Saved entries
* * * * *
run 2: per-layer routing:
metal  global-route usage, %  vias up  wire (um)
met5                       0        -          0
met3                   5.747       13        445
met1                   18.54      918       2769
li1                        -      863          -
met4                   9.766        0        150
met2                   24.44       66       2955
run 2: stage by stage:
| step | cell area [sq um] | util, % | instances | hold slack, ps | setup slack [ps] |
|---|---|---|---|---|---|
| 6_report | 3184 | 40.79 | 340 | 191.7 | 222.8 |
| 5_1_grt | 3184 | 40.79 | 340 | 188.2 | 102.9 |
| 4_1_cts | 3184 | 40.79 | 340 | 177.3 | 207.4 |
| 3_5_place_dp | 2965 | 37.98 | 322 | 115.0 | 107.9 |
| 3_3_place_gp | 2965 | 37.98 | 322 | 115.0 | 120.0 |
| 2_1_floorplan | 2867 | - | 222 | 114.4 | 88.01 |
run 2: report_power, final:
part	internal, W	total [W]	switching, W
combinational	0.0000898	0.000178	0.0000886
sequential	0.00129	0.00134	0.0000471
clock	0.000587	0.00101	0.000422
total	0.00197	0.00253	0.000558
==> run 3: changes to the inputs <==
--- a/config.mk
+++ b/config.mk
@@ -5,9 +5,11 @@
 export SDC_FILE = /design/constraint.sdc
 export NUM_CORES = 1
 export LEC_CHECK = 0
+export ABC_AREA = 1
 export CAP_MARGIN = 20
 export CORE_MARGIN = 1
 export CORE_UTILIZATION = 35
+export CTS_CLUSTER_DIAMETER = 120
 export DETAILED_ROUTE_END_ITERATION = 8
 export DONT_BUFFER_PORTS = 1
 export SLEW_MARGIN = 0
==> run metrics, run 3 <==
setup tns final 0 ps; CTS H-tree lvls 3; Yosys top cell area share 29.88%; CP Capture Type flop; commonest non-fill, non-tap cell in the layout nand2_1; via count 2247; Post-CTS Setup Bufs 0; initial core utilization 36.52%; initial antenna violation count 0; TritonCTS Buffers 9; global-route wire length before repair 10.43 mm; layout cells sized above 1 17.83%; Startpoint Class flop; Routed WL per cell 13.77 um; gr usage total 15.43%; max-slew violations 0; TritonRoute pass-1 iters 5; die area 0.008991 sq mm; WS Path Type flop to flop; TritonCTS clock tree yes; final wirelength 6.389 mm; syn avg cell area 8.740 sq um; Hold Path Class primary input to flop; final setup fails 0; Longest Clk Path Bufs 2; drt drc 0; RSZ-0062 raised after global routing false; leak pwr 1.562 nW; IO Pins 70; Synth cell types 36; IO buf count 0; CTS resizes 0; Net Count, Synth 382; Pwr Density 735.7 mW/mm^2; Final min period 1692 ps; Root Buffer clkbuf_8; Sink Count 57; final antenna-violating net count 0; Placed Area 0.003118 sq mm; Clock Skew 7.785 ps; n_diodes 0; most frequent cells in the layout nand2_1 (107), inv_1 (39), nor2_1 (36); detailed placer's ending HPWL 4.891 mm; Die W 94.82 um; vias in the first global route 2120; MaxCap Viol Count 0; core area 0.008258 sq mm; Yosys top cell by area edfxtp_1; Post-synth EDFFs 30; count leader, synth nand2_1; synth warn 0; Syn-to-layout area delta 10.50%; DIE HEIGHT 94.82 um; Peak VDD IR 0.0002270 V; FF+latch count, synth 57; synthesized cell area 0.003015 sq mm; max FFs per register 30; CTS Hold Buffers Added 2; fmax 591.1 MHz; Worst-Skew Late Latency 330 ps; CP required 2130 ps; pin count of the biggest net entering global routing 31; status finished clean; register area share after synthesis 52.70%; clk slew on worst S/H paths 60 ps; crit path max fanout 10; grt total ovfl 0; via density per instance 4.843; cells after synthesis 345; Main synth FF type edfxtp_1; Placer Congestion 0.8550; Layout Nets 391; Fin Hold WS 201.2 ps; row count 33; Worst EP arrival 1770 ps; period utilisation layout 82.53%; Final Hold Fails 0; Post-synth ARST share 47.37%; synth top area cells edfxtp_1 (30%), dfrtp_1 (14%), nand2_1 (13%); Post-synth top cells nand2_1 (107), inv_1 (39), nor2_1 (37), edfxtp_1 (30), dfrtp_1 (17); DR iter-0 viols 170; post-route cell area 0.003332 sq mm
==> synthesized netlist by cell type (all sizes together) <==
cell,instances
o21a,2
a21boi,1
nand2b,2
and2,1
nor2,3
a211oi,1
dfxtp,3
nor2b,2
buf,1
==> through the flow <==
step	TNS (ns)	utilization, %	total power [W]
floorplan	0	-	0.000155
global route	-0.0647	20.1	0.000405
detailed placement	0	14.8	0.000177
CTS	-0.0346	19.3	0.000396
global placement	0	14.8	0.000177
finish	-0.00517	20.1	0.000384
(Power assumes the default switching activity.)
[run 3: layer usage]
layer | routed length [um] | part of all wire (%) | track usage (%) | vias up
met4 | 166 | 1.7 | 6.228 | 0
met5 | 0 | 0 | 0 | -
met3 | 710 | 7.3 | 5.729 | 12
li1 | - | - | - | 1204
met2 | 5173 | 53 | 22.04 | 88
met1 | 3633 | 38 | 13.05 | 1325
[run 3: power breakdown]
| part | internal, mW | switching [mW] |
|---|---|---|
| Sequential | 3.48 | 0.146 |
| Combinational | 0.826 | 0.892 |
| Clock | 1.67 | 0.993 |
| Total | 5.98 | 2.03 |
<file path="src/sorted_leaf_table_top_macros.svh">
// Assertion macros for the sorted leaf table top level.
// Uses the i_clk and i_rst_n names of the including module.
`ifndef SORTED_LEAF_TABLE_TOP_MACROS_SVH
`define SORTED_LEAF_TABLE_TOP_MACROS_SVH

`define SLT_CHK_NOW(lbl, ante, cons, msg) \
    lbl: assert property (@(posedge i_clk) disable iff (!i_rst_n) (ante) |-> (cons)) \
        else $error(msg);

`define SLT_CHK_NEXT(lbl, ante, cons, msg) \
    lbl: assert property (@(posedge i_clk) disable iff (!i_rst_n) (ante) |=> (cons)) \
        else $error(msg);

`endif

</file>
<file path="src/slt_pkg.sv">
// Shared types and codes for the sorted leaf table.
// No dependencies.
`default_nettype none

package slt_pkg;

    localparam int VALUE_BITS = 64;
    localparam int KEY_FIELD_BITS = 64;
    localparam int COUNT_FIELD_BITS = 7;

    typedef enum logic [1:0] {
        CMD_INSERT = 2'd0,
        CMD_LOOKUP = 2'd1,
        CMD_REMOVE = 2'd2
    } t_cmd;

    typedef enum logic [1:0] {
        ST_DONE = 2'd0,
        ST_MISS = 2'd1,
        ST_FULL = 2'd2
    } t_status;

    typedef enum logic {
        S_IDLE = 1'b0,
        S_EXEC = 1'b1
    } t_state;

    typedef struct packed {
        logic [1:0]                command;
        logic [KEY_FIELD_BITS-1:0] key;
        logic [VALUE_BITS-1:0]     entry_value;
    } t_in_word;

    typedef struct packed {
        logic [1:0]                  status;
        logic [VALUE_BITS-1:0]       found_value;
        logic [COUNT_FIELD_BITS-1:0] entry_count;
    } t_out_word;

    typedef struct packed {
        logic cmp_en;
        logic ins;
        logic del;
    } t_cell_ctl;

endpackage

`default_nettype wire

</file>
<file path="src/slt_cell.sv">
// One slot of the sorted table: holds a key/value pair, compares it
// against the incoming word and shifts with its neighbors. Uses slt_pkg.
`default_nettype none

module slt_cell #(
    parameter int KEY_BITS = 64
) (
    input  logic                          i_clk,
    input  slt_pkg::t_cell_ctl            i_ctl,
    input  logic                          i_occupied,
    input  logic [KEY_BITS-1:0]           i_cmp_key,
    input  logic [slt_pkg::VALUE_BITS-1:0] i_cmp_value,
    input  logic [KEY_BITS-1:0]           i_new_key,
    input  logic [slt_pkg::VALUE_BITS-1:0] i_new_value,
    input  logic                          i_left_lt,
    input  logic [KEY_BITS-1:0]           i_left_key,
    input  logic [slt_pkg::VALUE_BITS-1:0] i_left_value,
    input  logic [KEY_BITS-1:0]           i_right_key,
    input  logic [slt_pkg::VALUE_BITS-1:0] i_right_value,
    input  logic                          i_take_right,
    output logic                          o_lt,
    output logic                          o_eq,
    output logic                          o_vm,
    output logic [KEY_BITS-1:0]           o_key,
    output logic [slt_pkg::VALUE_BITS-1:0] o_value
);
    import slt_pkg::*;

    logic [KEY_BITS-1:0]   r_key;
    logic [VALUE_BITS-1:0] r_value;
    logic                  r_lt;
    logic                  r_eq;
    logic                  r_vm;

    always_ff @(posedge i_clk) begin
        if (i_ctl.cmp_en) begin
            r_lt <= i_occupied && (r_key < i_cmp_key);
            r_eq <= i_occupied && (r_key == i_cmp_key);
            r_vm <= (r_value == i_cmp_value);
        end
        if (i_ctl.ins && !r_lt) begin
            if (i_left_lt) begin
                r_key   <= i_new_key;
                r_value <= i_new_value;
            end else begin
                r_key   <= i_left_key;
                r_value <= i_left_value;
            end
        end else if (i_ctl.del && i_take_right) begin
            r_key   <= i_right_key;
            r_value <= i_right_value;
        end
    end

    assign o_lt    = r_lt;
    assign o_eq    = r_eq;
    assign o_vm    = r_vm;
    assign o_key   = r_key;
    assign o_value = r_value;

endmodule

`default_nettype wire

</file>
* * * * *
(Exercise details) Above are the records. Print exactly, and only, the lines from the line with "(Power assumes the" to the line with "1.67 | 0.993 |", both inclusive.

(Exercise response)
(Power assumes the default switching activity.)
[run 3: layer usage]
layer | routed length [um] | part of all wire (%) | track usage (%) | vias up
met4 | 166 | 1.7 | 6.228 | 0
met5 | 0 | 0 | 0 | -
met3 | 710 | 7.3 | 5.729 | 12
li1 | - | - | - | 1204
met2 | 5173 | 53 | 22.04 | 88
met1 | 3633 | 38 | 13.05 | 1325
[run 3: power breakdown]
| part | internal, mW | switching [mW] |
|---|---|---|
| Sequential | 3.48 | 0.146 |
| Combinational | 0.826 | 0.892 |
| Clock | 1.67 | 0.993 |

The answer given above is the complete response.